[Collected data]
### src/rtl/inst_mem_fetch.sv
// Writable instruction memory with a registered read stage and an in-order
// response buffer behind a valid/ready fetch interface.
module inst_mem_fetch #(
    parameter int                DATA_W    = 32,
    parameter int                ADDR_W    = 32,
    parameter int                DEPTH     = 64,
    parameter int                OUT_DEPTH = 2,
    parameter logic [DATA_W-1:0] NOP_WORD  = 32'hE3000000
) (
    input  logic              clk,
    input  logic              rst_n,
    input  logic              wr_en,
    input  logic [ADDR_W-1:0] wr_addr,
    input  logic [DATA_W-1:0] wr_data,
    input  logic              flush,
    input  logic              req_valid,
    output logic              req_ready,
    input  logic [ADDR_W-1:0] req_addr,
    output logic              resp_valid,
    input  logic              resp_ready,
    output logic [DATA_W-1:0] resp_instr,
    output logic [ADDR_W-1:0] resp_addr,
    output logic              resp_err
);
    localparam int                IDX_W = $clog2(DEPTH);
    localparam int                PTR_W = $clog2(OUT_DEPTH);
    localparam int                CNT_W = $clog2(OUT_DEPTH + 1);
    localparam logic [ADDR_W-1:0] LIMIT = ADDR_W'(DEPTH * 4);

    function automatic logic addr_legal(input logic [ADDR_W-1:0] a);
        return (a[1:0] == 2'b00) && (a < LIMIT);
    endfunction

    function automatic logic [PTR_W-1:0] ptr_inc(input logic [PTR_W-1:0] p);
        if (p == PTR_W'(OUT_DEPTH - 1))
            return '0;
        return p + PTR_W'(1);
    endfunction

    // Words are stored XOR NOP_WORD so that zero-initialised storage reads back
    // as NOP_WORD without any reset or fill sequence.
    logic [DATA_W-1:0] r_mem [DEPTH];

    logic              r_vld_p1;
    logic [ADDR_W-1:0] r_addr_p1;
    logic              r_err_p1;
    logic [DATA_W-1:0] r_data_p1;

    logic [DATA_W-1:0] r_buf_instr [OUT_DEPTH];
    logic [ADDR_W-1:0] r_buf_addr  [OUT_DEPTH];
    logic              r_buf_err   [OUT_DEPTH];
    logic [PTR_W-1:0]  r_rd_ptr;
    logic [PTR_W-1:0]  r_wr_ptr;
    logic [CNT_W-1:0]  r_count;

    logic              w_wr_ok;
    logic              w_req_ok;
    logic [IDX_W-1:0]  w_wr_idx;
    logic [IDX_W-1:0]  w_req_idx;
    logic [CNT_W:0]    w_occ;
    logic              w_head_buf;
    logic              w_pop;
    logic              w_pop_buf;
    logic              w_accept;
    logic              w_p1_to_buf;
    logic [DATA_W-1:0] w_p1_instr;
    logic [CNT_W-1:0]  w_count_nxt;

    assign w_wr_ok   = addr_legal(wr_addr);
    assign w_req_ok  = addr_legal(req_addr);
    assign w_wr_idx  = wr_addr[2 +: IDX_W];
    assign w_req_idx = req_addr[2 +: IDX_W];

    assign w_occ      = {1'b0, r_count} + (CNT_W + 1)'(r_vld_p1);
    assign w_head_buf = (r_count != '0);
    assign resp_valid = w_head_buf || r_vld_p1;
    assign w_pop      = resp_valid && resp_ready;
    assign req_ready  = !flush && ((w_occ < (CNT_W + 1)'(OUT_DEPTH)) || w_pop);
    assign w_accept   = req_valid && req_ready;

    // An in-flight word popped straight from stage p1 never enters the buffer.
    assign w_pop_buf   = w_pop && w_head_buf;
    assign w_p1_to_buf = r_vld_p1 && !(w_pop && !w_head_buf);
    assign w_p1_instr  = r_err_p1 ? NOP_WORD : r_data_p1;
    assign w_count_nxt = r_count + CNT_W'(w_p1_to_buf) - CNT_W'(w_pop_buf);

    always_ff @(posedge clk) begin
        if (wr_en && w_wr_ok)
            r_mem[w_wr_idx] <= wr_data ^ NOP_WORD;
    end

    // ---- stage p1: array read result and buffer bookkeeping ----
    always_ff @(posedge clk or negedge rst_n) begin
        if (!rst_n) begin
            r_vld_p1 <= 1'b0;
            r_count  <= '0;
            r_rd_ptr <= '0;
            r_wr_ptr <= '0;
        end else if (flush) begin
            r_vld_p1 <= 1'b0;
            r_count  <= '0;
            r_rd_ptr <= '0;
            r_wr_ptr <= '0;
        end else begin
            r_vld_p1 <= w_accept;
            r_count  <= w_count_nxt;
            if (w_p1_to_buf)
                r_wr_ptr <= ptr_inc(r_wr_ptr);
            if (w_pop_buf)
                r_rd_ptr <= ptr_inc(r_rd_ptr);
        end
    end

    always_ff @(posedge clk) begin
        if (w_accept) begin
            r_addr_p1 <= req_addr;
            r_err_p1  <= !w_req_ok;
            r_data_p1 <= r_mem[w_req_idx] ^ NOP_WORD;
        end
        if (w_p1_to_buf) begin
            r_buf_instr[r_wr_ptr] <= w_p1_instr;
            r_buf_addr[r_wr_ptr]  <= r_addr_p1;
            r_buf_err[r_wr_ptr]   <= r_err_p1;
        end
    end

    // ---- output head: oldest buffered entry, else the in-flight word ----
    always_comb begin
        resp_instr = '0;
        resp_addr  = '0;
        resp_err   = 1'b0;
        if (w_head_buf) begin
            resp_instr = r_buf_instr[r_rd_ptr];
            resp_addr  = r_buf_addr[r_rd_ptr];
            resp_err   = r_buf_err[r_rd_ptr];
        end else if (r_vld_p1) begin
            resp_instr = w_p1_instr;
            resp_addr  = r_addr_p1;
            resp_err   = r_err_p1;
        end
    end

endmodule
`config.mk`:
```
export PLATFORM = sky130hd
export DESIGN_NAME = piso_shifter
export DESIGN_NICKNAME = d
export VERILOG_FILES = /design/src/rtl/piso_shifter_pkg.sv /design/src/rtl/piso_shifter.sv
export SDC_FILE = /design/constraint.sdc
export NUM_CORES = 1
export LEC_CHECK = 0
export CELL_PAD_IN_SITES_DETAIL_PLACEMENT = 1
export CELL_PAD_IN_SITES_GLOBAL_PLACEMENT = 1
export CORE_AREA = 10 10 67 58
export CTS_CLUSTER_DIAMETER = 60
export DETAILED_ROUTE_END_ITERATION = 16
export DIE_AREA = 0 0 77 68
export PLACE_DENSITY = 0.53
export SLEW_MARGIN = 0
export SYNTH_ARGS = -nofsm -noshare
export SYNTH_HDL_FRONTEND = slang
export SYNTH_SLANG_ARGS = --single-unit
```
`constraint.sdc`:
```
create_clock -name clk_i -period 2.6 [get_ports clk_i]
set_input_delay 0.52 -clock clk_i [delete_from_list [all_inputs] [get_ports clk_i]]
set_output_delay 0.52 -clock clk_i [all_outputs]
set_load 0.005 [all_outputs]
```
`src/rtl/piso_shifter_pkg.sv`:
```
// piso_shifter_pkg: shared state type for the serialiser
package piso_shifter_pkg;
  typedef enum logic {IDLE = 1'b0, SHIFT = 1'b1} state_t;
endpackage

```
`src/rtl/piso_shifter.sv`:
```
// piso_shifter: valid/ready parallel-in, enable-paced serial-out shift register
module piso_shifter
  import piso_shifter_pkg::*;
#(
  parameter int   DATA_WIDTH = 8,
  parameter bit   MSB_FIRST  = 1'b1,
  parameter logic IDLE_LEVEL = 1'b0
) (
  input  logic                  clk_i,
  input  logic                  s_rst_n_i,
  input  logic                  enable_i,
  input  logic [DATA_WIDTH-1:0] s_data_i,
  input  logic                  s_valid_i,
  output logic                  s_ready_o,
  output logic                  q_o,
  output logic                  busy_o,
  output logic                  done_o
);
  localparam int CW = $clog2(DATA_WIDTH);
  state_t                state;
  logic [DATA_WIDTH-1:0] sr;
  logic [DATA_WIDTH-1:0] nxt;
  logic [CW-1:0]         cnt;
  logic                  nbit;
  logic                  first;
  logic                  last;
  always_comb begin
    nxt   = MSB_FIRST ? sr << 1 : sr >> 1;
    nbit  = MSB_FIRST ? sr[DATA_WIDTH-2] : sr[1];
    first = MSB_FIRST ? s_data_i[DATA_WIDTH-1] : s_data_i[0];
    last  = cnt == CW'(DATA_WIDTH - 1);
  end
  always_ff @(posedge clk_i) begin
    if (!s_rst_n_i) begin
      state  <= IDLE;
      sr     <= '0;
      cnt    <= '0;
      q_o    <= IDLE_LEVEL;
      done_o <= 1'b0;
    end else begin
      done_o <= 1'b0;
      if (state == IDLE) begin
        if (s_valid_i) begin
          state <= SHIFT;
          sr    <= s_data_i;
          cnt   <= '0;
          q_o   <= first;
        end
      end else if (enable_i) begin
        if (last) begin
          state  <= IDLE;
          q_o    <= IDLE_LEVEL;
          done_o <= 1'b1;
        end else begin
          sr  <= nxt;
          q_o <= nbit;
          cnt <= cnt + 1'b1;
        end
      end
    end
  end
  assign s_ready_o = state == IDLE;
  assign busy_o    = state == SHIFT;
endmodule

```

---

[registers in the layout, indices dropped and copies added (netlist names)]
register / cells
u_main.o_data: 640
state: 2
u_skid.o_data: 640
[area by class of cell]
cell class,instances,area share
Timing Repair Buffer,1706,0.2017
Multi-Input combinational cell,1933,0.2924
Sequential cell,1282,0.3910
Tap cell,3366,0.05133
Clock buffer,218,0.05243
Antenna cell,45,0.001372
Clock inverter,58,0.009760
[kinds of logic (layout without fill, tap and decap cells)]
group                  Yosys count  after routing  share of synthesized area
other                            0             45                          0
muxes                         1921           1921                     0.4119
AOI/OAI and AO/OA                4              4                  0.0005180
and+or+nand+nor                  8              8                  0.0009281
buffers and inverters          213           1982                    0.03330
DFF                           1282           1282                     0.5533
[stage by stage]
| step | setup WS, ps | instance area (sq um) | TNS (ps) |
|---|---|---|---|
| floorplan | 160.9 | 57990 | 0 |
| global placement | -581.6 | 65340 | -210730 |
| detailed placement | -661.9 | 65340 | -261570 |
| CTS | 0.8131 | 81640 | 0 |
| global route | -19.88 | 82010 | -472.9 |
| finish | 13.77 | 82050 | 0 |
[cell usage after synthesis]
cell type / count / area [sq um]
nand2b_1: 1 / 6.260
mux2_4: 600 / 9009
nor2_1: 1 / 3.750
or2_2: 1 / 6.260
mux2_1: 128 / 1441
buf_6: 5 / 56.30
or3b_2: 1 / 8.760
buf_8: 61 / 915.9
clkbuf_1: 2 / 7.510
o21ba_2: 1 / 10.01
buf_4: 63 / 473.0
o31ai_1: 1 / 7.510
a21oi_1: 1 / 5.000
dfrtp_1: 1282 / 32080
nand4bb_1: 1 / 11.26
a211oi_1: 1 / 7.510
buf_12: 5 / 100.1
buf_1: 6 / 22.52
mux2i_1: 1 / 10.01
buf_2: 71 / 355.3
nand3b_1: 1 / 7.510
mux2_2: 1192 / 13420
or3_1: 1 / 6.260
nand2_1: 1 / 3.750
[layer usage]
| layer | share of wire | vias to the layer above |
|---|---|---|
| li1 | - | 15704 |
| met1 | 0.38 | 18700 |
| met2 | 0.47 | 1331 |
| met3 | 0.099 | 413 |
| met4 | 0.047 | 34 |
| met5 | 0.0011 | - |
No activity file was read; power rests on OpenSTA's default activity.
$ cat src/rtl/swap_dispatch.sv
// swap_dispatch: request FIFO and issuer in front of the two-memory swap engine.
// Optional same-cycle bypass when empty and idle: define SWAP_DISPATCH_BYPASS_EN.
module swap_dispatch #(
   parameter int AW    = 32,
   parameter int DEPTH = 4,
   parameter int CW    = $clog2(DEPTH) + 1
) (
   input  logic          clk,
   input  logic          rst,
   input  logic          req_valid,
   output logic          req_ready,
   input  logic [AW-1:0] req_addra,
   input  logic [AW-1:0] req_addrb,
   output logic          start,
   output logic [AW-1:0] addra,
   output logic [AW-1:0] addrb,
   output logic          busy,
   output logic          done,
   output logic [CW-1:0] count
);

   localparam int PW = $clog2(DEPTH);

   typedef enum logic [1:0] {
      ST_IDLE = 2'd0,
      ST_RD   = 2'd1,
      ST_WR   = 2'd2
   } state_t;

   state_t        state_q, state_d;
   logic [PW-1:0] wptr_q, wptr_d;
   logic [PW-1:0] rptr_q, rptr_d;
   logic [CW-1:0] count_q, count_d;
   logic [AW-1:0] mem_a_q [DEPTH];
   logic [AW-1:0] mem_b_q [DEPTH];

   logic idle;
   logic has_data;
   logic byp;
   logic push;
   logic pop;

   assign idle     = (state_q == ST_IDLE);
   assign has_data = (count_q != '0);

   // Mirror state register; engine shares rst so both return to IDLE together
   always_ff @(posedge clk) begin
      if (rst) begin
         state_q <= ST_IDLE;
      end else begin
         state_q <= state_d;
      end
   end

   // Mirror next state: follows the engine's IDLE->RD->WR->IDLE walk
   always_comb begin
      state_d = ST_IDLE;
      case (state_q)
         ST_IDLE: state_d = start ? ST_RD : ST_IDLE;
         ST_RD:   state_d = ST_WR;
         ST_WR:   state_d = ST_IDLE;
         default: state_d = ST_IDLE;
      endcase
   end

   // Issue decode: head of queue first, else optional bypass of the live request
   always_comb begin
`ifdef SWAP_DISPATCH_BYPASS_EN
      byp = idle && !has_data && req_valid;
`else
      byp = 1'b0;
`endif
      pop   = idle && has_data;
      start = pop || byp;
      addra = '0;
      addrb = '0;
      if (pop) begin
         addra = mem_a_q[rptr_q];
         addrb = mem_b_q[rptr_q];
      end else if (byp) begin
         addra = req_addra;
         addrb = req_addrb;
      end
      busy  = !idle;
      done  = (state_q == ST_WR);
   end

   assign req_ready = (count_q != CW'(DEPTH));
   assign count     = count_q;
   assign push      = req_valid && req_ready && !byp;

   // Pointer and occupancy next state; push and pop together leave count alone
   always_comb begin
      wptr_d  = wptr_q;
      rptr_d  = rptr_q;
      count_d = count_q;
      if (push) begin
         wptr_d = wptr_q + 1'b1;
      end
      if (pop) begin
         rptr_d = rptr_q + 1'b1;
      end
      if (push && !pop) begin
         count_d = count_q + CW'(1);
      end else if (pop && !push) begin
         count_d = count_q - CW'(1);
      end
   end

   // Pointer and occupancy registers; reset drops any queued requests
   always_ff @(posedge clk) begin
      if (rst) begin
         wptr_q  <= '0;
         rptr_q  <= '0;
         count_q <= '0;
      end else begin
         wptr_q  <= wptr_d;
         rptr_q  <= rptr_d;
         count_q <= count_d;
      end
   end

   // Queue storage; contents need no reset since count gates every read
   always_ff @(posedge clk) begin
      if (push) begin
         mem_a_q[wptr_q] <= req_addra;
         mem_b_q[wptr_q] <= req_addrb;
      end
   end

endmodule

■ Task
Among the records above, find each line holding "layer" and list it.

■ Task solution
[layer usage]
| layer | share of wire | vias to the layer above |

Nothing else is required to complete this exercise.